The invention of the surface supplied helmet diving suit was a major development in underwater diving.
A document from 1805 found by the diving historian Michael Jung in 1996 shows that the shipowner and captain Peter Kreeft had significant influence on the development of the diving helmet with his invention of a Tauchermaschine [diving machine] in 1800. The document describes the invention of diving equipment, which was already close to the standard diving dress, and which was successfully used in the Baltic Sea. Kreeft also anticipated other developments, such as a voice communications system between the diver and the surface support team.

Peter Kreeft was probably the owner of the frigate Die Gewisheit (built in Rostock 1769) and the Peter Kreft (built in Prerow 1780). He lived in Barth, Markt 12, in a house that still stands as of 2019. Between 18 and 23 July 1800 he presented his diving suit to King Gustav IV Adolf of Sweden in Stralsund.
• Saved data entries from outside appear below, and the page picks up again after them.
**src/hdl/nud_defines.svh**
```systemverilog
// Constants of the noise update decision block: offsets, resets, limits.
// Assumes the fixed-point formats listed below are used by the feature
// extractors that feed the block.
//
// Behaviour
// - Hangover starts at 6; active frame adds 2, inactive subtracts 1.
// - Hangover saturates between 0 and 6 after every step.
// - Limits: wideband 350000/0.85/1.6, narrowband 500000/0.7/10.4.
// - Without any increment condition the hangover drops by 1.
// - Noise energy update is permitted only while hangover equals 0.
// - Below 100 init frames closeness compares against constant 0.0035.
// - Closeness sums |log(avg energy+1) - log(noise+1)| over bands 2..16.
// - Closeness band range does not depend on bandwidth.
// - Harmonic counter clears on correlation mean above 0.85 or tonal.
// - Counter above 1 clamps to 1 on low energy or energy jump.
// - Counter above 1 quartered (min 1) on loud, varying frames.
// - Event average moves to 1 or 0 with coefficient 0.03 or 0.01.
// - Pause counter starts at 0; energy rise above 5 sets minus one.
// - At minus one, energy back below 5 sets the counter to 0.
// - Last step adds one to a non-negative pause counter.
// - Tonal flag is map sum above threshold or strong peak.
`ifndef NUD_DEFINES_SVH
`define NUD_DEFINES_SVH

// ---------------------------------------------------------------------------
// Register map
// ---------------------------------------------------------------------------
`define NUD_OFS_CTRL     8'h00
`define NUD_OFS_STATUS   8'h04
`define NUD_OFS_HARM     8'h08
`define NUD_OFS_PAUSE    8'h0C
`define NUD_OFS_EVENT    8'h10
`define NUD_OFS_CLOSE    8'h14
`define NUD_CTRL_WB_BIT  0
`define NUD_CTRL_RESET   1'h1

// ---------------------------------------------------------------------------
// State bounds and reset values
// ---------------------------------------------------------------------------
`define NUD_HANG_INIT    3'h6
`define NUD_HANG_MAX     3'h6
`define NUD_HANG_UP      3'h2
`define NUD_PAUSE_INIT   16'sh0000
`define NUD_PAUSE_ACTIVE (-16'sh0001)
`define NUD_PAUSE_MAX    16'sh7FFF
`define NUD_BAND_FIRST   5'h02
`define NUD_BAND_LAST    5'h10

// ---------------------------------------------------------------------------
// Limits (nonstat integer, correlation Q1.15, residual and energy Q8.8)
// ---------------------------------------------------------------------------
`define NUD_STA_WB       32'h0005_5730
`define NUD_STA_NB       32'h0007_A120
`define NUD_CORR_WB      17'h0_6CCD
`define NUD_CORR_NB      17'h0_599A
`define NUD_RESID_WB     16'h019A
`define NUD_RESID_NB     16'h0A66
`define NUD_HARM_CORR    17'h0_6CCD
`define NUD_INIT_FRAMES  8'h64
`define NUD_INIT_JUMP    8'h0A
`define NUD_E_LOW        17'sh0_0F00
`define NUD_E_JUMP       17'sh0_0700
`define NUD_E_LOUD       17'sh0_1E00
`define NUD_E_VAR        16'sh0800
`define NUD_E_PAUSE      17'sh0_0500
`define NUD_E_MIN        32'h0000_00E5
`define NUD_LOG_ONE      33'h0_0001_0000
`define NUD_EV_FAST      12'h7AE
`define NUD_EV_SLOW      12'h28F
`define NUD_EV_FULL      16'hFFFF

`endif

```
**src/hdl/nud_pkg.sv**
```systemverilog
// Types shared by the noise update decision block.
// Assumes nud_defines.svh is compiled alongside.
`default_nettype none

package nud_pkg;

	typedef enum logic [1:0] {NUD_IDLE, NUD_ACCUM, NUD_DRAIN} nud_phase_t;

	typedef logic [16:0][31:0] nud_bandvec_t;

	typedef struct packed {
		nud_bandvec_t energy0;
		nud_bandvec_t energy1;
		nud_bandvec_t noise;
	} nud_bands_t;

	typedef struct packed {
		logic [31:0]        nonstat;
		logic [15:0]        corr0;
		logic [15:0]        corr1;
		logic [15:0]        residual;
		logic signed [15:0] frame_energy;
		logic signed [15:0] longterm_energy;
		logic signed [15:0] min_energy;
		logic signed [15:0] energy_var;
		logic [15:0]        corr_map_sum;
		logic [15:0]        tonal_threshold;
		logic               strong_peak;
		logic               extra_active;
		logic [7:0]         init_frames;
	} nud_frame_t;

	typedef struct packed {
		logic [7:0]  addr;
		logic [31:0] wdata;
		logic        wr;
		logic        rd;
	} nud_bus_t;

endpackage

`default_nettype wire

```
**src/hdl/nud_log2.sv**
```systemverilog
// Registered base-2 logarithm of an unsigned value that is at least one.
// Input is Q17.16 and at least 1.0; output is Q6.10 with one cycle latency.
`include "nud_defines.svh"
`default_nettype none

module nud_log2
	import nud_pkg::*;
(
	// Clock and reset
	input  wire logic        clk,
	input  wire logic        nrst,
	// Operand and result
	input  wire logic [32:0] x,
	output logic      [15:0] y_q
);

	typedef struct packed {
		logic [15:0] y;
	} nud_log_state_t;

	nud_log_state_t s_q;
	nud_log_state_t s_d;

	// ---------------------------------------------------------------------
	// Leading one gives the exponent, the next ten bits the linear fraction.
	// ---------------------------------------------------------------------
	function automatic logic [15:0] nud_log2_q(input logic [32:0] v);
		logic [5:0]  p;
		logic [32:0] n;
		p = 6'd16;
		for (int i = 16; i <= 32; i++) begin
			if (v[i]) begin
				p = 6'(i);
			end
		end
		n = v << (6'd32 - p);
		return {p - 6'd16, n[31:22]};
	endfunction

	always_comb begin
		s_d = s_q;
		s_d.y = nud_log2_q(x);
	end

	always_ff @(posedge clk) begin
		if (!nrst) begin
			s_q <= '0;
		end else begin
			s_q <= s_d;
		end
	end

	assign y_q = s_q.y;

endmodule

`default_nettype wire

```
**src/hdl/nud_top.sv**
```systemverilog
// Per-frame noise update decision: hangover, closeness, harmonic event
// tracking and energy pause detection, with a small register port.
// Assumes frame inputs are synchronous to clk and band vectors hold still
// from an accepted frame strobe until frame_done_q.
`include "nud_defines.svh"
`default_nettype none

module nud_top
	import nud_pkg::*;
(
	// Clock and reset
	input  wire logic               clk,
	input  wire logic               nrst,
	// Register port
	input  wire nud_bus_t           bus,
	output logic        [31:0]      rdata_q,
	// Frame inputs
	input  wire logic               frame_strobe,
	input  wire nud_frame_t         frame_in,
	input  wire nud_bands_t         bands_in,
	// Decisions
	output logic        [2:0]       hangover_q,
	output logic                    update_permitted_q,
	output logic                    tonal_q,
	output logic        [15:0]      harm_count_q,
	output logic        [15:0]      event_occurrence_avg_q,
	output logic signed [15:0]      pause_frame_counter_q,
	output logic        [23:0]      closeness_q,
	output logic                    busy_q,
	output logic                    frame_done_q
);

	typedef struct packed {
		nud_phase_t         phase;
		logic [4:0]         idx;
		logic               pend;
		logic               init_phase;
		logic [23:0]        acc;
		logic [23:0]        close;
		logic [2:0]         hang;
		logic               upd;
		logic               tonal;
		logic [15:0]        harm;
		logic [15:0]        ev;
		logic signed [15:0] pause;
		logic               wideband;
		logic               done;
		logic               busy;
		logic [31:0]        rdata;
	} nud_state_t;

	nud_state_t s_q;
	nud_state_t s_d;

	logic               accept;
	logic [16:0]        corr_mean;
	logic               active;
	logic               tonal;
	logic               harm_event;
	logic signed [16:0] gap_min;
	logic signed [16:0] gap_lt;
	logic signed [16:0] energy;
	logic [15:0]        harm_n;
	logic signed [15:0] pause_n;
	logic [2:0]         hang_n;
	logic [32:0]        log_a_in;
	logic [32:0]        log_b_in;
	logic [15:0]        log_a;
	logic [15:0]        log_b;
	logic [15:0]        log_diff;
	logic [32:0]        band_sum;
	logic [31:0]        ref_val;

	// ---------------------------------------------------------------------
	// Helpers
	// ---------------------------------------------------------------------
	// First-order recursion toward full scale on a hit, toward zero else.
	function automatic logic [15:0] nud_ev_step(input logic [15:0] avg,
	                                            input logic        hit);
		logic [16:0] span;
		logic [28:0] prod;
		span = hit ? 17'(`NUD_EV_FULL - avg) : {1'b0, avg};
		prod = span * (hit ? `NUD_EV_FAST : `NUD_EV_SLOW);
		return hit ? avg + 16'(prod[28:16]) : avg - 16'(prod[28:16]);
	endfunction

	function automatic logic signed [16:0] nud_sub(
		input logic signed [15:0] a,
		input logic signed [15:0] b);
		return 17'(a) - 17'(b);
	endfunction

	// ---------------------------------------------------------------------
	// Log units for the closeness measure
	// ---------------------------------------------------------------------
	// The averaged energy and the reference each get their own unit so that
	// one band finishes per cycle; that costs a second log unit.
	assign band_sum = 33'(bands_in.energy0[s_q.idx])
	                + 33'(bands_in.energy1[s_q.idx]);
	assign ref_val  = s_q.init_phase ? `NUD_E_MIN
	                                 : bands_in.noise[s_q.idx];
	assign log_a_in = (band_sum >> 1) + `NUD_LOG_ONE;
	assign log_b_in = 33'(ref_val) + `NUD_LOG_ONE;
	assign log_diff = (log_a > log_b) ? log_a - log_b : log_b - log_a;

	nud_log2 u_log_avg (
		.clk  (clk),
		.nrst (nrst),
		.x    (log_a_in),
		.y_q  (log_a)
	);

	nud_log2 u_log_ref (
		.clk  (clk),
		.nrst (nrst),
		.x    (log_b_in),
		.y_q  (log_b)
	);

	// ---------------------------------------------------------------------
	// Frame decisions
	// ---------------------------------------------------------------------
	always_comb begin
		accept    = frame_strobe && (s_q.phase == NUD_IDLE);
		corr_mean = (17'(frame_in.corr0) + 17'(frame_in.corr1)) >> 1;
		energy    = 17'(frame_in.frame_energy);
		gap_min   = nud_sub(frame_in.frame_energy, frame_in.min_energy);
		gap_lt    = nud_sub(frame_in.frame_energy, frame_in.longterm_energy);
		tonal     = (frame_in.corr_map_sum > frame_in.tonal_threshold)
		         || frame_in.strong_peak;
		harm_event = (corr_mean > `NUD_HARM_CORR) || tonal;
		// Bandwidth picks the limit set.
		if (s_q.wideband) begin
			active = (frame_in.nonstat > `NUD_STA_WB)
			      || (17'(frame_in.corr0) > `NUD_CORR_WB)
			      || (frame_in.residual > `NUD_RESID_WB);
		end else begin
			active = (frame_in.nonstat > `NUD_STA_NB)
			      || (17'(frame_in.corr0) > `NUD_CORR_NB)
			      || (frame_in.residual > `NUD_RESID_NB);
		end
		active = active || frame_in.extra_active;
		if (active) begin
			hang_n = (s_q.hang >= `NUD_HANG_MAX - `NUD_HANG_UP)
			       ? `NUD_HANG_MAX : s_q.hang + `NUD_HANG_UP;
		end else begin
			hang_n = (s_q.hang == 3'h0) ? 3'h0 : s_q.hang - 3'h1;
		end
		// Harmonic counter: reset or count, then clamp, then quarter.
		if (harm_event) begin
			harm_n = 16'h0000;
		end else if (s_q.harm == 16'hFFFF) begin
			harm_n = s_q.harm;
		end else begin
			harm_n = s_q.harm + 16'h0001;
		end
		if (harm_n > 16'h0001 && (energy < `NUD_E_LOW
		    || (frame_in.init_frames > `NUD_INIT_JUMP
		        && gap_lt > `NUD_E_JUMP))) begin
			harm_n = 16'h0001;
		end
		if (harm_n > 16'h0001 && energy > `NUD_E_LOUD
		    && frame_in.energy_var > `NUD_E_VAR) begin
			harm_n = (harm_n < 16'h0004) ? 16'h0001 : harm_n >> 2;
		end
		// Pause detector, each check seeing the previous result.
		pause_n = s_q.pause;
		if (pause_n >= 0 && gap_min > `NUD_E_PAUSE) begin
			pause_n = `NUD_PAUSE_ACTIVE;
		end
		if (pause_n == `NUD_PAUSE_ACTIVE && gap_min < `NUD_E_PAUSE) begin
			pause_n = `NUD_PAUSE_INIT;
		end
		if (pause_n >= 0 && pause_n != `NUD_PAUSE_MAX) begin
			pause_n = pause_n + 16'sh0001;
		end
	end

	// ---------------------------------------------------------------------
	// Next state
	// ---------------------------------------------------------------------
	always_comb begin
		s_d = s_q;
		s_d.done  = 1'b0;
		s_d.rdata = 32'h0000_0000;
		// Register port; reads answer in the next cycle only.
		if (bus.wr && bus.addr == `NUD_OFS_CTRL) begin
			s_d.wideband = bus.wdata[`NUD_CTRL_WB_BIT];
		end
		if (bus.rd) begin
			unique case (bus.addr)
				`NUD_OFS_CTRL: begin
					s_d.rdata = {31'h0, s_q.wideband};
				end
				`NUD_OFS_STATUS: begin
					s_d.rdata = {26'h0, s_q.phase != NUD_IDLE, s_q.tonal,
					             s_q.upd, s_q.hang};
				end
				`NUD_OFS_HARM: begin
					s_d.rdata = {16'h0, s_q.harm};
				end
				`NUD_OFS_PAUSE: begin
					s_d.rdata = {{16{s_q.pause[15]}}, s_q.pause};
				end
				`NUD_OFS_EVENT: begin
					s_d.rdata = {16'h0, s_q.ev};
				end
				`NUD_OFS_CLOSE: begin
					s_d.rdata = {8'h0, s_q.close};
				end
				default: begin
					s_d.rdata = 32'h0000_0000;
				end
			endcase
		end
		unique case (s_q.phase)
			NUD_IDLE: begin
				if (accept) begin
					s_d.hang  = hang_n;
					s_d.upd   = (hang_n == 3'h0);
					s_d.tonal = tonal;
					s_d.harm  = harm_n;
					s_d.ev    = nud_ev_step(s_q.ev, harm_n == 16'h0000);
					s_d.pause = pause_n;
					s_d.init_phase = frame_in.init_frames < `NUD_INIT_FRAMES;
					s_d.idx   = `NUD_BAND_FIRST;
					s_d.acc   = 24'h00_0000;
					s_d.pend  = 1'b0;
					s_d.phase = NUD_ACCUM;
				end
			end
			NUD_ACCUM: begin
				// Band idx enters the log units; the previous band leaves.
				s_d.acc  = s_q.acc + (s_q.pend ? 24'(log_diff) : 24'h00_0000);
				s_d.pend = 1'b1;
				// The index stops at the last band so it never leaves the vector.
				if (s_q.idx == `NUD_BAND_LAST) begin
					s_d.phase = NUD_DRAIN;
				end else begin
					s_d.idx = s_q.idx + 5'h01;
				end
			end
			NUD_DRAIN: begin
				s_d.close = s_q.acc + 24'(log_diff);
				s_d.pend  = 1'b0;
				s_d.done  = 1'b1;
				s_d.phase = NUD_IDLE;
			end
		endcase
		s_d.busy = (s_d.phase != NUD_IDLE);
	end

	always_ff @(posedge clk) begin
		if (!nrst) begin
			s_q            <= '0;
			s_q.phase      <= NUD_IDLE;
			s_q.hang       <= `NUD_HANG_INIT;
			s_q.pause      <= `NUD_PAUSE_INIT;
			s_q.wideband   <= `NUD_CTRL_RESET;
		end else begin
			s_q <= s_d;
		end
	end

	// ---------------------------------------------------------------------
	// Outputs
	// ---------------------------------------------------------------------
	assign rdata_q                = s_q.rdata;
	assign hangover_q             = s_q.hang;
	assign update_permitted_q     = s_q.upd;
	assign tonal_q                = s_q.tonal;
	assign harm_count_q           = s_q.harm;
	assign event_occurrence_avg_q = s_q.ev;
	assign pause_frame_counter_q  = s_q.pause;
	assign closeness_q            = s_q.close;
	assign busy_q                 = s_q.busy;
	assign frame_done_q           = s_q.done;
endmodule

`default_nettype wire

```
Peter Kreeft's son Christoph Kreeft, and his grandson Siegerich Christoph Kreeft, served as Consuls General in London.

==Sources==
- Jens Peter Clausen: Die Lebensdaten des Tauchpioniers Peter Kraeft (Peter Kreeft). [The life data of the diving pioneer Peter Kraeft], 2010 digitized version
- Michael Jung: Meeresgrundwanderer. Der vergessene Tauchpionier Peter Kreeft aus Barth. Kückenshagen [Seabed hikers. The forgotten diving pioneer Peter Kreeft from Barth. Kückenshagen] 1997. ISBN 3-929370-65-4.